Antonio Pérez fue legitimado por Carlos I en 1542 como hijo de don Gonzalo Pérez, uno de los más prestigiosos secretarios del emperador y, posteriormente, de Felipe II, ya que el origen de su nacimiento quedaba bastante oscuro. Resulta muy probable que el citado Gonzalo Pérez fuese realmente quien lo engendrara durante la etapa en que ejerció como clérigo, como así puede deducirse de las reiteradas acusaciones de sus enemigos en tal sentido, que don Gonzalo siempre negó. Esta circunstancia empañó el origen de Antonio y determinaría su carácter de persona desconfiada y envidiosa y de político intrigante y ambicioso.

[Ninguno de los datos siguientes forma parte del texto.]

==> src/rtl/seg_scan_pkg.sv <==
package seg_scan_pkg;
   localparam int NIB_W = 4;
   localparam int SEG_W = 8;
   typedef logic [6:0] glyph_t;   // a..g, active low, a in the MSB
endpackage

==> src/rtl/seg_glyph_rom.sv <==
module seg_glyph_rom
   import seg_scan_pkg::*;
(
   input  logic [NIB_W-1:0] nib,
   output glyph_t           glyph_n
);
   always_comb begin
      unique case (nib)
         4'h0: glyph_n = 7'b0000001;
         4'h1: glyph_n = 7'b1001111;
         4'h2: glyph_n = 7'b0010010;
         4'h3: glyph_n = 7'b0000110;
         4'h4: glyph_n = 7'b1001100;
         4'h5: glyph_n = 7'b0100100;
         4'h6: glyph_n = 7'b0100000;
         4'h7: glyph_n = 7'b0001111;
         4'h8: glyph_n = 7'b0000000;
         4'h9: glyph_n = 7'b0000100;
         4'hA: glyph_n = 7'b0001000;
         4'hB: glyph_n = 7'b1100000;
         4'hC: glyph_n = 7'b0110001;
         4'hD: glyph_n = 7'b1000010;
         4'hE: glyph_n = 7'b0110000;
         default: glyph_n = 7'b0111000;
      endcase
   end
endmodule

==> src/rtl/seg_prescaler.sv <==
module seg_prescaler #(
   parameter int SLOT_CYCLES = 50000,
   localparam int CNT_W = $clog2(SLOT_CYCLES)
) (
   input  logic             clk,
   input  logic             rst,
   output logic [CNT_W-1:0] cnt,
   output logic             slot_last
);
   localparam bit IS_POW2 = (SLOT_CYCLES & (SLOT_CYCLES - 1)) == 0;

   assign slot_last = (cnt == CNT_W'(SLOT_CYCLES - 1));

   generate
      if (IS_POW2) begin : g_wrap
         always_ff @(posedge clk) begin
            if (rst) cnt <= '0;
            else     cnt <= cnt + CNT_W'(1);
         end
      end else begin : g_cmp
         always_ff @(posedge clk) begin
            if (rst || slot_last) cnt <= '0;
            else                  cnt <= cnt + CNT_W'(1);
         end
      end
   endgenerate
endmodule

==> src/rtl/seg_digit_seq.sv <==
module seg_digit_seq #(
   parameter int NUM_DIGITS = 4,
   localparam int IDX_W = (NUM_DIGITS > 1) ? $clog2(NUM_DIGITS) : 1
) (
   input  logic             clk,
   input  logic             rst,
   input  logic             advance,
   output logic [IDX_W-1:0] idx
);
   always_ff @(posedge clk) begin
      if (rst)
         idx <= '0;
      else if (advance)
         idx <= (idx == IDX_W'(NUM_DIGITS - 1)) ? '0 : idx + IDX_W'(1);
   end
endmodule

==> src/rtl/seg_scan_top.sv <==
module seg_scan_top
   import seg_scan_pkg::*;
#(
   parameter int NUM_DIGITS   = 4,
   parameter int CLK_HZ       = 50_000_000,
   parameter int SCAN_HZ      = 1000,
   parameter int BLANK_CYCLES = 250
) (
   input  logic                        clk,
   input  logic                        rst,
   input  logic [NIB_W*NUM_DIGITS-1:0] digit_val,
   input  logic [NUM_DIGITS-1:0]       dp_in,
   input  logic [NUM_DIGITS-1:0]       blank_in,
   output logic [SEG_W-1:0]            seg_n,
   output logic [NUM_DIGITS-1:0]       an_n
);
   localparam int SLOT_CYCLES = CLK_HZ / SCAN_HZ;
   localparam int CNT_W       = $clog2(SLOT_CYCLES);
   localparam int IDX_W       = (NUM_DIGITS > 1) ? $clog2(NUM_DIGITS) : 1;

   generate
      if (SLOT_CYCLES <= BLANK_CYCLES) begin : g_bad_slot
         $error("seg_scan_top: slot of %0d cycles leaves no lit time", SLOT_CYCLES);
      end
      if (BLANK_CYCLES < 1) begin : g_bad_blank
         $error("seg_scan_top: BLANK_CYCLES must be at least 1");
      end
      if (NUM_DIGITS < 1) begin : g_bad_digits
         $error("seg_scan_top: NUM_DIGITS must be at least 1");
      end
   endgenerate

   logic [CNT_W-1:0] cnt;
   logic             slot_last;
   logic [IDX_W-1:0] idx;

   seg_prescaler #(.SLOT_CYCLES(SLOT_CYCLES)) u_pre (
      .clk(clk), .rst(rst), .cnt(cnt), .slot_last(slot_last)
   );

   seg_digit_seq #(.NUM_DIGITS(NUM_DIGITS)) u_seq (
      .clk(clk), .rst(rst), .advance(slot_last), .idx(idx)
   );

   // digit data split per position
   logic [NIB_W-1:0] nib_arr [NUM_DIGITS];
   generate
      for (genvar g = 0; g < NUM_DIGITS; g++) begin : g_split
         assign nib_arr[g] = digit_val[g*NIB_W +: NIB_W];
      end
   endgenerate

   logic [NIB_W-1:0] cur_nib;
   logic             cur_dp;
   logic             cur_blank;
   logic             show;
   glyph_t           glyph_n;

   assign cur_nib   = nib_arr[idx];
   assign cur_dp    = dp_in[idx];
   assign cur_blank = blank_in[idx];
   assign show      = (cnt >= CNT_W'(BLANK_CYCLES)) && !cur_blank;

   seg_glyph_rom u_rom (.nib(cur_nib), .glyph_n(glyph_n));

   logic [NUM_DIGITS-1:0] an_next;
   generate
      for (genvar g = 0; g < NUM_DIGITS; g++) begin : g_an
         assign an_next[g] = !(show && (idx == IDX_W'(g)));
      end
   endgenerate

   always_ff @(posedge clk) begin
      if (rst) begin
         an_n  <= '1;
         seg_n <= '1;
      end else begin
         an_n  <= an_next;
         seg_n <= show ? {glyph_n, ~cur_dp} : '1;
      end
   end
endmodule

==> config.mk <==
export PLATFORM = sky130hd
export DESIGN_NAME = seg_scan_top
export DESIGN_NICKNAME = d
export VERILOG_FILES = /design/src/rtl/seg_scan_pkg.sv /design/src/rtl/seg_glyph_rom.sv /design/src/rtl/seg_prescaler.sv /design/src/rtl/seg_digit_seq.sv /design/src/rtl/seg_scan_top.sv
export SDC_FILE = /design/constraint.sdc
export NUM_CORES = 1
export LEC_CHECK = 0
export BUFFER_PORTS_ARGS = -buffer_cell sky130_fd_sc_hd__buf_2
export CAP_MARGIN = 20
export CORE_ASPECT_RATIO = 0.75
export CORE_MARGIN = 8
export CORE_UTILIZATION = 58
export DETAILED_ROUTE_END_ITERATION = 16
export PLACE_DENSITY = 0.89
export SYNTH_ARGS = -nofsm -noshare
export SYNTH_HDL_FRONTEND = slang
export SYNTH_SLANG_ARGS = --single-unit
==> constraint.sdc <==
create_clock -name clk -period 4.5 [get_ports clk]
set_input_delay 0.9 -clock clk [delete_from_list [all_inputs] [get_ports clk]]
set_output_delay 0.9 -clock clk [all_outputs]
set_load 0.02 [all_outputs]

Legitimado ya el pequeño Antonio por el emperador, fue puesto bajo la custodia del portugués Rui Gómes de Silva, príncipe de Éboli, en cuya mansión fue criado y protegido por este noble hasta que se decide el inicio de su formación, cuando contaba los 12 años. La formación del niño se cuidó con esmero, ya que estudió en las más prestigiosas universidades europeas: Alcalá, Salamanca, Lovaina y Padua. La cultura italiana le influyó considerablemente, pues fue el país transalpino en donde pasó más tiempo.

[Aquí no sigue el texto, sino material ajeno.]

===== src/rtl/ccs_pkg.sv =====
package ccs_pkg;

  // Step controller states; encoding is free, nothing outside decodes it.
  typedef enum logic [1:0] {
    ST_IDLE     = 2'd0,
    ST_RUN_PER  = 2'd1,
    ST_RUN_APER = 2'd2,
    ST_OVERRUN  = 2'd3
  } ccs_state_e;

endpackage


===== src/rtl/ccs_rst_sync.sv =====
module ccs_rst_sync #(
  parameter int STAGES = 2
) (
  input  logic clk,
  input  logic rst_n,
  output logic rst_sync_n
);

  logic [STAGES-1:0] sync_q;

  always_ff @(posedge clk or negedge rst_n) begin
    if (!rst_n) begin
      sync_q <= '0;
    end else begin
      sync_q <= {sync_q[STAGES-2:0], 1'b1};
    end
  end

  assign rst_sync_n = sync_q[STAGES-1];

endmodule


===== src/rtl/ccs_cfg_regs.sv =====
module ccs_cfg_regs #(
  parameter int CNT_W = 16
) (
  input  logic             clk,
  input  logic             rst_n,
  input  logic             busy_i,
  input  logic [CNT_W-1:0] wdata_i,
  input  logic             run_wr_i,
  input  logic             lim_wr_i,
  output logic [CNT_W-1:0] run_len_o,
  output logic [CNT_W-1:0] lim_o
);

  logic             run_ce;
  logic             lim_ce;
  logic [CNT_W-1:0] run_q;
  logic [CNT_W-1:0] lim_q;

  // Host writes only land between steps.
  assign run_ce = run_wr_i && !busy_i;
  assign lim_ce = lim_wr_i && !busy_i;

  always_ff @(posedge clk or negedge rst_n) begin
    if (!rst_n) begin
      run_q <= '0;
    end else if (run_ce) begin
      run_q <= wdata_i;
    end
  end

  always_ff @(posedge clk or negedge rst_n) begin
    if (!rst_n) begin
      lim_q <= '0;
    end else if (lim_ce) begin
      lim_q <= wdata_i;
    end
  end

  assign run_len_o = run_q;
  assign lim_o     = lim_q;

  // configuration cannot move under a running step
  a_r2_cfg_frozen: assert property (@(posedge clk) disable iff (!rst_n)
    busy_i |=> ($stable(run_q) && $stable(lim_q)));

endmodule


===== src/rtl/ccs_step_counter.sv =====
module ccs_step_counter #(
  parameter int CNT_W = 16
) (
  input  logic             clk,
  input  logic             rst_n,
  input  logic             clr_i,
  input  logic             en_i,
  input  logic [CNT_W-1:0] run_len_i,
  input  logic [CNT_W-1:0] lim_i,
  output logic             last_run_o,
  output logic             last_lim_o
);

  localparam logic [CNT_W-1:0] CNT_MAX = {CNT_W{1'b1}};
  localparam logic [CNT_W-1:0] ONE     = {{(CNT_W-1){1'b0}}, 1'b1};

  logic [CNT_W-1:0] cnt_q;
  logic [CNT_W-1:0] cnt_d;
  logic             cnt_ce;

  // Enabled cycles already completed in the current step; saturates so an
  // unlimited open-ended step never wraps back to zero.
  always_comb begin
    cnt_ce = clr_i || (en_i && (cnt_q != CNT_MAX));
    if (clr_i) begin
      cnt_d = '0;
    end else begin
      cnt_d = cnt_q + ONE;
    end
  end

  always_ff @(posedge clk or negedge rst_n) begin
    if (!rst_n) begin
      cnt_q <= '0;
    end else if (cnt_ce) begin
      cnt_q <= cnt_d;
    end
  end

  // Current cycle is the final one of a fixed-length step / of the budget.
  assign last_run_o = (cnt_q == (run_len_i - ONE));
  assign last_lim_o = (lim_i != '0) && (cnt_q == (lim_i - ONE));

  // an enabled cycle never lies beyond the cycle budget
  a_r7_within_budget: assert property (@(posedge clk) disable iff (!rst_n)
    (en_i && (lim_i != '0)) |-> (cnt_q < lim_i));

  // a fixed-length step never enables beyond its length
  a_r3_within_length: assert property (@(posedge clk) disable iff (!rst_n)
    (en_i && (run_len_i != '0)) |-> (cnt_q < run_len_i));

  // once enabled, the count only moves forward (no restart mid-step)
  a_r10_no_restart: assert property (@(posedge clk) disable iff (!rst_n)
    en_i |=> (cnt_q != '0));

endmodule


===== src/rtl/ccs_ctrl_fsm.sv =====
module ccs_ctrl_fsm
  import ccs_pkg::*;
(
  input  logic clk,
  input  logic rst_n,
  input  logic start_i,
  input  logic ovr_clr_i,
  input  logic dut_done_i,
  input  logic run_nz_i,
  input  logic last_run_i,
  input  logic last_lim_i,
  output logic cnt_clr_o,
  output logic dut_en_o,
  output logic busy_o,
  output logic overrun_o
);

  ccs_state_e state_q;
  ccs_state_e state_d;

  always_comb begin
    state_d   = state_q;
    cnt_clr_o = 1'b0;
    unique case (state_q)
      ST_IDLE: begin
        if (start_i) begin
          cnt_clr_o = 1'b1;
          state_d   = run_nz_i ? ST_RUN_PER : ST_RUN_APER;
        end
      end
      ST_RUN_PER: begin
        if (last_run_i) begin
          state_d = ST_IDLE;
        end else if (last_lim_i) begin
          state_d = ST_OVERRUN;
        end
      end
      ST_RUN_APER: begin
        // completion in the final budget cycle still counts as on time
        if (dut_done_i) begin
          state_d = ST_IDLE;
        end else if (last_lim_i) begin
          state_d = ST_OVERRUN;
        end
      end
      ST_OVERRUN: begin
        if (ovr_clr_i) begin
          state_d = ST_IDLE;
        end
      end
      default: state_d = ST_IDLE;
    endcase
  end

  always_ff @(posedge clk or negedge rst_n) begin
    if (!rst_n) begin
      state_q <= ST_IDLE;
    end else begin
      state_q <= state_d;
    end
  end

  assign dut_en_o  = (state_q == ST_RUN_PER) || (state_q == ST_RUN_APER);
  assign busy_o    = dut_en_o;
  assign overrun_o = (state_q == ST_OVERRUN);

  // overrun flag holds until the host clears it
  a_r8_ovr_sticky: assert property (@(posedge clk) disable iff (!rst_n)
    (overrun_o && !ovr_clr_i) |=> overrun_o);

  // the model is never enabled while an overrun is flagged
  a_r7_ovr_disables: assert property (@(posedge clk) disable iff (!rst_n)
    overrun_o |-> !dut_en_o);

  // handshake during an open-ended step ends it on that edge
  a_r4_done_ends: assert property (@(posedge clk) disable iff (!rst_n)
    ((state_q == ST_RUN_APER) && dut_done_i) |=> (state_q == ST_IDLE));

  // a start during overrun does not launch a step
  a_r9_start_blocked: assert property (@(posedge clk) disable iff (!rst_n)
    (overrun_o && start_i && !ovr_clr_i) |=> !dut_en_o);

endmodule


===== src/rtl/ccs_step_sync.sv =====
module ccs_step_sync #(
  parameter int CNT_W = 16
) (
  input  logic             clk,
  input  logic             rst_n,
  input  logic [CNT_W-1:0] wdata_i,
  input  logic             run_wr_i,
  input  logic             lim_wr_i,
  input  logic             start_i,
  input  logic             ovr_clr_i,
  input  logic             dut_done_i,
  output logic             dut_en_o,
  output logic             busy_o,
  output logic             overrun_o
);

  logic             rst_sync_n;
  logic [CNT_W-1:0] run_len;
  logic [CNT_W-1:0] lim;
  logic             cnt_clr;
  logic             last_run;
  logic             last_lim;
  logic             en;
  logic             busy;

  ccs_rst_sync #(.STAGES(2)) u_rst (
    .clk        (clk),
    .rst_n      (rst_n),
    .rst_sync_n (rst_sync_n)
  );

  ccs_cfg_regs #(.CNT_W(CNT_W)) u_cfg (
    .clk       (clk),
    .rst_n     (rst_sync_n),
    .busy_i    (busy),
    .wdata_i   (wdata_i),
    .run_wr_i  (run_wr_i),
    .lim_wr_i  (lim_wr_i),
    .run_len_o (run_len),
    .lim_o     (lim)
  );

  ccs_step_counter #(.CNT_W(CNT_W)) u_cnt (
    .clk        (clk),
    .rst_n      (rst_sync_n),
    .clr_i      (cnt_clr),
    .en_i       (en),
    .run_len_i  (run_len),
    .lim_i      (lim),
    .last_run_o (last_run),
    .last_lim_o (last_lim)
  );

  ccs_ctrl_fsm u_fsm (
    .clk        (clk),
    .rst_n      (rst_sync_n),
    .start_i    (start_i),
    .ovr_clr_i  (ovr_clr_i),
    .dut_done_i (dut_done_i),
    .run_nz_i   (run_len != '0),
    .last_run_i (last_run),
    .last_lim_i (last_lim),
    .cnt_clr_o  (cnt_clr),
    .dut_en_o   (en),
    .busy_o     (busy),
    .overrun_o  (overrun_o)
  );

  assign dut_en_o = en;
  assign busy_o   = busy;

  // busy window coincides with the enable window
  a_r5_busy_tracks_en: assert property (@(posedge clk) disable iff (!rst_sync_n)
    busy_o == dut_en_o);

endmodule


===== config.mk =====
export PLATFORM = sky130hd
export DESIGN_NAME = ccs_step_sync
export DESIGN_NICKNAME = d
export VERILOG_FILES = /design/src/rtl/ccs_pkg.sv /design/src/rtl/ccs_rst_sync.sv /design/src/rtl/ccs_cfg_regs.sv /design/src/rtl/ccs_step_counter.sv /design/src/rtl/ccs_ctrl_fsm.sv /design/src/rtl/ccs_step_sync.sv
export SDC_FILE = /design/constraint.sdc
export NUM_CORES = 1
export LEC_CHECK = 0
export ABC_AREA = 1
export BUFFER_PORTS_ARGS = -buffer_cell sky130_fd_sc_hd__buf_4
export CAP_MARGIN = 5
export CORE_MARGIN = 1.5
export CORE_UTILIZATION = 55
export DETAILED_ROUTE_END_ITERATION = 8
export GPL_ROUTABILITY_DRIVEN = 0
export MAX_ROUTING_LAYER = met4
export PLACE_DENSITY = 0.73
export SETUP_SLACK_MARGIN = 0.02
export SLEW_MARGIN = 15
export SYNTH_ARGS = -nofsm -noshare
export SYNTH_HDL_FRONTEND = slang
export SYNTH_HIERARCHICAL = 1
export SYNTH_SLANG_ARGS = --single-unit

===== constraint.sdc =====
create_clock -name clk -period 1.79 [get_ports clk]
set_input_delay 0.0895 -clock clk [delete_from_list [all_inputs] [get_ports clk]]
set_output_delay 0.0895 -clock clk [all_outputs]
set_load 0.01 [all_outputs]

Su mentor, el príncipe de Éboli, le requirió para su traslado a la corte, donde iniciaría su formación política de mano de su padre, quien en ese momento desempeñaba el cargo de secretario del Consejo de Estado. A la muerte de don Gonzalo, en abril 1566, Antonio asumió la responsabilidad de la parte de la Italia española.

6.La princesa de Éboli



Sabedor el rey Felipe del disparatado tren de vida, pleno de lujo y ostentación, que llevaba el joven Antonio Pérez en el Madrid imperial, exigió a su secretario que pusiera fin a vida tan disoluta y se casara, para firmar oficialmente su nombramiento. Esta faceta de crápula la mantendrá Antonio Pérez durante buena parte de su vida, quien, una vez secretario, se entrega a los brazos (y a la cama) de la princesa de Éboli, doña Ana de Mendoza y la Cerda (1540-1592), viuda ya de don Rui Gómes, el mentor de Antonio Pérez.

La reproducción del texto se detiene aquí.